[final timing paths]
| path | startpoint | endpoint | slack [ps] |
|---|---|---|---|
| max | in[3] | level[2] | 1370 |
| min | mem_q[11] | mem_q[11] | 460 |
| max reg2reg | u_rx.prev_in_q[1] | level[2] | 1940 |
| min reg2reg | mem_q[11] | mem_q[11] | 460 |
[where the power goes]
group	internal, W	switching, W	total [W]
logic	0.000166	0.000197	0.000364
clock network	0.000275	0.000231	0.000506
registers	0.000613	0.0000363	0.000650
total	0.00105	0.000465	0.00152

#### Goal of the exercise:
Please copy every line from the entries that includes the word "total".

#### Your solution:
group	internal, W	switching, W	total [W]
total	0.00105	0.000465	0.00152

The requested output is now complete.